De grove, ruige vacht van het ras is gemakkelijk te onderhouden, met als grootste uitdaging om het mat vrij te houden. Wekelijks borstelen en kammen zou voldoende moeten zijn om dit doel te bereiken, waarbij strippen slechts één of twee keer per jaar nodig is om de kwaliteit van de vacht te optimaliseren. Dit omvat het trekken van dode, maar vastgehouden haren met een speciale stripkam, en kan worden gedaan door een enthousiaste eigenaar of door een hondenverzorger.

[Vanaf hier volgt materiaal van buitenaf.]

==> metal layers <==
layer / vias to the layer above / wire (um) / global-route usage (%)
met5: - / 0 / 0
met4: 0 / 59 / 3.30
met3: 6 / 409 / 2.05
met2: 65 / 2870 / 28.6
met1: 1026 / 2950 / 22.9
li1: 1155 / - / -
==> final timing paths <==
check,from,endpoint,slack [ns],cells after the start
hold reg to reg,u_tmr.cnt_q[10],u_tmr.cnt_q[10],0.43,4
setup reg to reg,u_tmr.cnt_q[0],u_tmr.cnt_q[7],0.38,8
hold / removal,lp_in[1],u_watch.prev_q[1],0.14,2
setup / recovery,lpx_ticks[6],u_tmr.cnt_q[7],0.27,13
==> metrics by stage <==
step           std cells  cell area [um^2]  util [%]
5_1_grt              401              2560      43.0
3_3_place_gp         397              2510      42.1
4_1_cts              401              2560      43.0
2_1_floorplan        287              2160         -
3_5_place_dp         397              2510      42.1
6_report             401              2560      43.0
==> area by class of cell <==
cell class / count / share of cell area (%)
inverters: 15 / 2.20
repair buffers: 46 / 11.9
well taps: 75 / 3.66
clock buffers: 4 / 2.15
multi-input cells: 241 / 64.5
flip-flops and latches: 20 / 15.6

Met hun onder voorbeet zijn Affenpinschers soms vatbaar voor tandheelkundige aandoeningen, en dagelijks tandenpoetsen is aan te raden. Dit is het gemakkelijkst te introduceren tijdens de puppytijd, wanneer de basis wordt gelegd voor goed gedrag op latere leeftijd. Evenzo zal het voorzichtig kantelen van de nagels van een puppy vanaf jonge leeftijd betekenen dat ze minder snel weerstand zullen bieden aan de nagelknipper als ze ouder zijn.